Whatever the reason, you can send different queries to different knowledge bases. If you have a search modification stage. You can easily add query routing path this phase.
With a lot of query routing it can be wasteful but not detrimental if a query is sent to the wrong knowledge base. Take for instance a music lyrics knowledge base and a film scripts database. If you wanted to get quotes from 'Lady Gaga' you would want to search both. Your search could be very similar for both of them. However if you had one knowledge base containing your corporate US documents and another containing your UK documents, a search about holiday entitlement should normally be directed to only the correct knowledge base (note queries that specifically asked to compare US and UK holiday entitlement would be an exception). Adding routing can be easily combined with a search improvement step.
Using my prompt above you can add a classification step to split queries between multiple knowledge bases and add a knowledge base name to the output JSON
Quality control
Once you have a result returned from the inference step, you can use additional inference step(s) to evaluate the output. This can be useful to ensure references were used, the user request was adequately fulfilled and no hallucinations were generated.
You can add several quality checks to an analysis of your inference output. This can help avoid output that does not meet your business needs. It is then possible to either re-run the inference with different parameters (like temperature or prompt content). It is also possible to run multiple inference steps and select the best results. If none of the results meet your quality requirements then you can advise the user that you were unable to answer teh question.

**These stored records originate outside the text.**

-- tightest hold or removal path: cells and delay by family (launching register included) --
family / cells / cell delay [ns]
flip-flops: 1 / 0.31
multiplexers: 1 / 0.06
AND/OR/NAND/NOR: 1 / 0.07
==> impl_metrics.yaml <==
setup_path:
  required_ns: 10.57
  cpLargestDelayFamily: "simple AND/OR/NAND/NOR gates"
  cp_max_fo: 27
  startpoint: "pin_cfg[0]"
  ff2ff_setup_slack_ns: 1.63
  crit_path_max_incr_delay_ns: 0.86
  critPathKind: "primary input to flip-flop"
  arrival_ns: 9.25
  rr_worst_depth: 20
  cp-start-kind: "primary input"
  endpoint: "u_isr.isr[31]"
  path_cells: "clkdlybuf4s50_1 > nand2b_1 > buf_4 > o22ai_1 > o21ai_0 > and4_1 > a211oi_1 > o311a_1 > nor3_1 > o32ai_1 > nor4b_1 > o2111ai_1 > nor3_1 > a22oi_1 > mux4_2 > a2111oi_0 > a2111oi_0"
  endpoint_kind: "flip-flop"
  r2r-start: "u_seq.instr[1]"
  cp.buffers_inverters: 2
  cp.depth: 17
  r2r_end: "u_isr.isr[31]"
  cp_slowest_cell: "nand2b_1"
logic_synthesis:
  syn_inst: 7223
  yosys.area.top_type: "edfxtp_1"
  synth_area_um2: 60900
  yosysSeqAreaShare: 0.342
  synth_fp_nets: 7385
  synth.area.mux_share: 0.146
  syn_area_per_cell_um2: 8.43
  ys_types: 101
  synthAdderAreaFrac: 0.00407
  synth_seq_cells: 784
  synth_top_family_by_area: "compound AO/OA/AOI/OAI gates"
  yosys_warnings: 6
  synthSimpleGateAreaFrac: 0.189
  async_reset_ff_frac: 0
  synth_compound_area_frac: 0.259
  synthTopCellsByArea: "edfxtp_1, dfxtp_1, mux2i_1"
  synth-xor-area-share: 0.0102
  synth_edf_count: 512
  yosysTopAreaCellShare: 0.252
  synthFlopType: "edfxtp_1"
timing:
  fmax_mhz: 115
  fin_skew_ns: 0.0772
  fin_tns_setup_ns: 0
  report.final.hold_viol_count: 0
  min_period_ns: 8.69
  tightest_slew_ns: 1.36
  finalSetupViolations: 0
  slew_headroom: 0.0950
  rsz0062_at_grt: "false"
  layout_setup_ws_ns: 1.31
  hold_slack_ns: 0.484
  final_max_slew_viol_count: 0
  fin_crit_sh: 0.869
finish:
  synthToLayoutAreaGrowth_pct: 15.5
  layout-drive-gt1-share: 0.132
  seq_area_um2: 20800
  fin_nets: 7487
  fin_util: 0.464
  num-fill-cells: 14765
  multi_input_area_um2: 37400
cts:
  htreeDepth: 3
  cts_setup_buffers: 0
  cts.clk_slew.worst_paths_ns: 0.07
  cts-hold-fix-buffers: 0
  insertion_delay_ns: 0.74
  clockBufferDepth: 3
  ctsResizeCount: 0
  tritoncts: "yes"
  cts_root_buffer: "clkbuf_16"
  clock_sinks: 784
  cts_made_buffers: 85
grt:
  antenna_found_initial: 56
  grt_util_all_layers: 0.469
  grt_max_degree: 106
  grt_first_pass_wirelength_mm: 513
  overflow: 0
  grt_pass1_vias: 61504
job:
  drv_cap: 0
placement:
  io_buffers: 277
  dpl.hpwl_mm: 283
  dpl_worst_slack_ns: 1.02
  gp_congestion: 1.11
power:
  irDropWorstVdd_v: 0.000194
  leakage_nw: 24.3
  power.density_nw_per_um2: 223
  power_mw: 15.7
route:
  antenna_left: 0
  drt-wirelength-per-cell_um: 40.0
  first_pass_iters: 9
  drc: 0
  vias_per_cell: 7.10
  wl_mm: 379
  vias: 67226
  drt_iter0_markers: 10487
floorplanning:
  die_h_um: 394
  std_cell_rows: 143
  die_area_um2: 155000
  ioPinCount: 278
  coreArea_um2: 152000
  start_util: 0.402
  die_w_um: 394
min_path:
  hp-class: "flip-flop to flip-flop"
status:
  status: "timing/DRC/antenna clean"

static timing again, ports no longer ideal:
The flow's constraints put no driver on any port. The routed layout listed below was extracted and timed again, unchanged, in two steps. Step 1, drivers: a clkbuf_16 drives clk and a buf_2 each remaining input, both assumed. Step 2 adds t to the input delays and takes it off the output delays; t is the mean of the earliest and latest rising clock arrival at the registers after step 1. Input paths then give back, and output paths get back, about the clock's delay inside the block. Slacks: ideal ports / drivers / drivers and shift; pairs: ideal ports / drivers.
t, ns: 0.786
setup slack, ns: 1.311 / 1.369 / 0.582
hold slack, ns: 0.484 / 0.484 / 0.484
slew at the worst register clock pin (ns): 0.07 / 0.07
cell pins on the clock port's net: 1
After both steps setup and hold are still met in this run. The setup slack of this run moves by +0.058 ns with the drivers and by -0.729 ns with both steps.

Here is a possible quality control prompt:
ANSWER_EVALUATION_PROMPT = {
'system_message': """
You are an analytical AI assistant able to make quality checks
on 'response' and 'user_query'""",
'user_instructions': f"""
Your tasks are to make the following quality checks on 'response'
and 'user_query'. Write your answer to each check as evidence in your output.
Let's do it step by step.
Check 1: Credibility
Does each point in the response have evidence to justify the point?

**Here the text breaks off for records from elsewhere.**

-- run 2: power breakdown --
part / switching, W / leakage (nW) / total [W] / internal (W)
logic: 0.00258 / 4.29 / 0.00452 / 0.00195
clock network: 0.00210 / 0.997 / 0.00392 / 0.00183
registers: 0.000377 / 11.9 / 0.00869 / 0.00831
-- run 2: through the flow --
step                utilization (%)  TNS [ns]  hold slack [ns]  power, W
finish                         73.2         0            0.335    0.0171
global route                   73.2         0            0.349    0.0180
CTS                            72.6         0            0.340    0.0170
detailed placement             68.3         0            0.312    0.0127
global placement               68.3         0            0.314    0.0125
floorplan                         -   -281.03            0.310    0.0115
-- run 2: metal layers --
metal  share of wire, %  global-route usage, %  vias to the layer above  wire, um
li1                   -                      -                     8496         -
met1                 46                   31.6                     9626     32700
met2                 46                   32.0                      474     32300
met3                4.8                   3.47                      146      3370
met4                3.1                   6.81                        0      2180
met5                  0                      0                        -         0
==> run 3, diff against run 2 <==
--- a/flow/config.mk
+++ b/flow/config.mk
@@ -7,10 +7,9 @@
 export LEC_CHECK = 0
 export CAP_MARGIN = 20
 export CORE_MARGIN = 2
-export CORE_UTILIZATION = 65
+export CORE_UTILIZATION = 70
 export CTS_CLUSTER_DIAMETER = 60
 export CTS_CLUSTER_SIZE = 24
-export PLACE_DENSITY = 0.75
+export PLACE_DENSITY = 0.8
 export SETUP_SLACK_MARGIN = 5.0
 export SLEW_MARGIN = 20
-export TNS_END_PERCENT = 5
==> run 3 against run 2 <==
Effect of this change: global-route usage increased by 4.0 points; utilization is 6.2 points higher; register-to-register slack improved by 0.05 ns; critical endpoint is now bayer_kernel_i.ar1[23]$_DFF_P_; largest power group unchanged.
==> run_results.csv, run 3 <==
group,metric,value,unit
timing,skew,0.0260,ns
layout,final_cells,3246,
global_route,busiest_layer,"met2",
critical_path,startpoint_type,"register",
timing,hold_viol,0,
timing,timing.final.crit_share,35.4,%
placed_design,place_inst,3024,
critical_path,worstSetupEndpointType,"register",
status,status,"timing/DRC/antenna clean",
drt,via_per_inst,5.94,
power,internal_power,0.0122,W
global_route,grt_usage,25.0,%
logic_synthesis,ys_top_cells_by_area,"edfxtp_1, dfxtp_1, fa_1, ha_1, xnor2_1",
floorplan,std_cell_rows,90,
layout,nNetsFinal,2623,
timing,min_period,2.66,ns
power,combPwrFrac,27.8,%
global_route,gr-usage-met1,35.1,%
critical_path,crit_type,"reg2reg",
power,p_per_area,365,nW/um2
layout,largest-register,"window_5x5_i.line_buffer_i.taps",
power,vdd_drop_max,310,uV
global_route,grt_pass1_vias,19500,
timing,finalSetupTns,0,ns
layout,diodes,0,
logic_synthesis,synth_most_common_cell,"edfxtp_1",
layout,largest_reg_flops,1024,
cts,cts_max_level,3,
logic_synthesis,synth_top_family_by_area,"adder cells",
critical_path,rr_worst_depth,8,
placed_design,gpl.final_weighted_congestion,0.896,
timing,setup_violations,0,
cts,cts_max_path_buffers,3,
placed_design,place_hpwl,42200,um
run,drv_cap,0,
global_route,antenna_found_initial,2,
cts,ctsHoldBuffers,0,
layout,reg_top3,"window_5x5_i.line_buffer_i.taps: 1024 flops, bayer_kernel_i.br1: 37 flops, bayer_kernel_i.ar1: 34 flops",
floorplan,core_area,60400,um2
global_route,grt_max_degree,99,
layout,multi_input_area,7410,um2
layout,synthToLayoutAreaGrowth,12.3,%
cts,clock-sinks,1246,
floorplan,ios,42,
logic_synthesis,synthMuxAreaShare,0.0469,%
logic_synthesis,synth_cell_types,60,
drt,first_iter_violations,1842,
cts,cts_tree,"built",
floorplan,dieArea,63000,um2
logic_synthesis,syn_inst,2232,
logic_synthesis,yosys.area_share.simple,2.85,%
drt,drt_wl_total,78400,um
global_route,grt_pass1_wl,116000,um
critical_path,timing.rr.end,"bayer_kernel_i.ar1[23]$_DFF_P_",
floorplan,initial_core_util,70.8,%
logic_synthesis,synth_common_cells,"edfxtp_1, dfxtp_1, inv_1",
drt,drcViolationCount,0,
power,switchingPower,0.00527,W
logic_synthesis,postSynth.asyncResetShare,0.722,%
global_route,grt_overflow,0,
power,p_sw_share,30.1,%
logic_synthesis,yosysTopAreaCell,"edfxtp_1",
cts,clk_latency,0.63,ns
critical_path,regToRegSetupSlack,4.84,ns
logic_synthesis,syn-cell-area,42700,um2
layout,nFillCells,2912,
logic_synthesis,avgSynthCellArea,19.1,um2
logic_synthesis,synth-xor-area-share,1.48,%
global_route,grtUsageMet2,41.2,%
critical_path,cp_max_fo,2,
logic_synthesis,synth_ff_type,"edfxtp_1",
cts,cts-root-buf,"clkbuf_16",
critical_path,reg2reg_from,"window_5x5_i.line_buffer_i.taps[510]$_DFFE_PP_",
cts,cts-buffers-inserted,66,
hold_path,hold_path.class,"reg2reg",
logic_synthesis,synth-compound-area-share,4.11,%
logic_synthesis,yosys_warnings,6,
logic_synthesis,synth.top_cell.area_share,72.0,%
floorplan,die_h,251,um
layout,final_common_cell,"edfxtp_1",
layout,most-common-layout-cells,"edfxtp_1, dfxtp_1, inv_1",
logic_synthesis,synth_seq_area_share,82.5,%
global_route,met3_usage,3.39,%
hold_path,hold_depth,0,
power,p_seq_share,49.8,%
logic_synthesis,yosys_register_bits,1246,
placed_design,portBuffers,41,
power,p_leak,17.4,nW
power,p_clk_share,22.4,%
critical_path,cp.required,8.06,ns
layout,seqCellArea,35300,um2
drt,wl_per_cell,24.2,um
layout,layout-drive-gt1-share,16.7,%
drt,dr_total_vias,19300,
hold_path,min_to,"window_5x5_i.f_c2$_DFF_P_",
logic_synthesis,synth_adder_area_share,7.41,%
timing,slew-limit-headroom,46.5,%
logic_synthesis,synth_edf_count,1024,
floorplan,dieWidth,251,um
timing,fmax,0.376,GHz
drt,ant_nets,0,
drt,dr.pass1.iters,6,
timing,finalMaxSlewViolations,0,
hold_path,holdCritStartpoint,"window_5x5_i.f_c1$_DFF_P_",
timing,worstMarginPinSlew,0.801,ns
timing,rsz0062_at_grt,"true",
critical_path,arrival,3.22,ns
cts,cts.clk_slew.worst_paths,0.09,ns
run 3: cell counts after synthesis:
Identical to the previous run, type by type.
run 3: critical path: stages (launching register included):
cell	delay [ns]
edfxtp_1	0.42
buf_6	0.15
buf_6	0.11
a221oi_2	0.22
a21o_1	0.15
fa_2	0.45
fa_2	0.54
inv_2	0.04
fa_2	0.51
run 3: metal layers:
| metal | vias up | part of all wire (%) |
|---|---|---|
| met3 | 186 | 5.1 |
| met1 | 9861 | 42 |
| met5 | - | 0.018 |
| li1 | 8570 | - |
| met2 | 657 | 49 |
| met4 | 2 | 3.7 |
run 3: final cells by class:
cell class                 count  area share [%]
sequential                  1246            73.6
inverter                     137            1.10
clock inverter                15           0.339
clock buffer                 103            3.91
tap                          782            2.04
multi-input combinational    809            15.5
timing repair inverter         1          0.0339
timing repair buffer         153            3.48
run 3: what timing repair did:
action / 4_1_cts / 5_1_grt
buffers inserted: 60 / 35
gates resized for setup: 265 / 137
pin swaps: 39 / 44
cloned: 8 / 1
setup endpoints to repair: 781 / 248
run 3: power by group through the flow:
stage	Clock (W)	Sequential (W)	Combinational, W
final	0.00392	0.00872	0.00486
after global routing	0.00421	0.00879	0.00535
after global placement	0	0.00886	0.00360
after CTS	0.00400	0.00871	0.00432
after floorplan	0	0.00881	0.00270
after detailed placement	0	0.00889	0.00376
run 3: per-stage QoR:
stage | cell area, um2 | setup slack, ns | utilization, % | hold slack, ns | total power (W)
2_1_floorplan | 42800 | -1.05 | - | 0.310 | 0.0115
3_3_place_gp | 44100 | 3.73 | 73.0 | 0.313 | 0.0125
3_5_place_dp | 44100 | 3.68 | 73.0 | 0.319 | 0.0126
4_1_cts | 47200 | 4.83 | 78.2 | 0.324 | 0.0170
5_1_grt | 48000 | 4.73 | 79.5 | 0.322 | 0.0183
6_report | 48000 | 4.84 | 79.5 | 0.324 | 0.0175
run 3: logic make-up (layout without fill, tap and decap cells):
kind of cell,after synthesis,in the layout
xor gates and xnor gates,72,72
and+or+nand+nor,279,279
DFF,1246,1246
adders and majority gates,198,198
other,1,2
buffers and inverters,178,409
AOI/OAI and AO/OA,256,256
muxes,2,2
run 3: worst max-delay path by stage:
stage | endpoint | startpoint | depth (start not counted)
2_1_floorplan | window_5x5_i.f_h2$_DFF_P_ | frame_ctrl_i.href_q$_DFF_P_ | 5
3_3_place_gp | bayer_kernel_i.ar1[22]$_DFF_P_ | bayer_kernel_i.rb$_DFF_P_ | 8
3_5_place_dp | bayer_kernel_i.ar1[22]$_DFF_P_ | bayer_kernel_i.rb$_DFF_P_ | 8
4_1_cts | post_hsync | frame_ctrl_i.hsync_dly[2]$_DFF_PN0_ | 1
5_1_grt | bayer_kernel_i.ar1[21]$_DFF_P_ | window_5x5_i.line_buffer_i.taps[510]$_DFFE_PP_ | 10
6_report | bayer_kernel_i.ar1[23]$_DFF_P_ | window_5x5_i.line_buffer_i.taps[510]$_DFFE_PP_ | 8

Evidence should include the sources listed in the source_material.
Check 2: Meets requirements
Does the response fulfill the requirements outlined in 'user_query'?
Check 3: Detail balance
Make an assessment on how generic the user_query is and judge
whether the response is equally as generic or detailed.
Using all the information from the checks,
give a score reflecting how well the response meets all these checks
on an integer scale between 0 and 100.
Please penalise the score if any of the checks show areas of improvement.
Please penalise the score if the response states any missing information.
<response>
{generated_response}
</response>
<user_query>
{user_query}
</user_query>
<source_material>
{source_material}
</source_material>
Analyse each sentence before writing
"""
}
Guardrails
Bedrock guard rails are great but they sometimes need to be applied intelligently. If you have a multi-step process you may not want to apply guard rails at each intermediate step. You may also want to abort future steps if you hit a guard rail.
If you are using a LLM to improve the search query as an initial step this is an important step to apply input guard rails. If they generate a hit, then you can feed back to the user at this point. It is important to detect a guard rail hit wherever they are used so you can take appropriate action.
It is important to include guard rails (especially in anything that is open to the public and not just an internal tool). By breaking up the steps and tailoring the guard rails it is possible to give the user a much better response.
Conclusion
Bedrock Knowledge Bases is a great product for building a RAG solution. There are a few features I wish it had, but is great how quickly you can get started and build a product.
Once you understand the process then it is easy to build your own products on top of Bedrock Knowledge Bases and come up with some really powerful GenAI applications.
I am still building products with Amazon Bedrock and will amend this article based on my experience.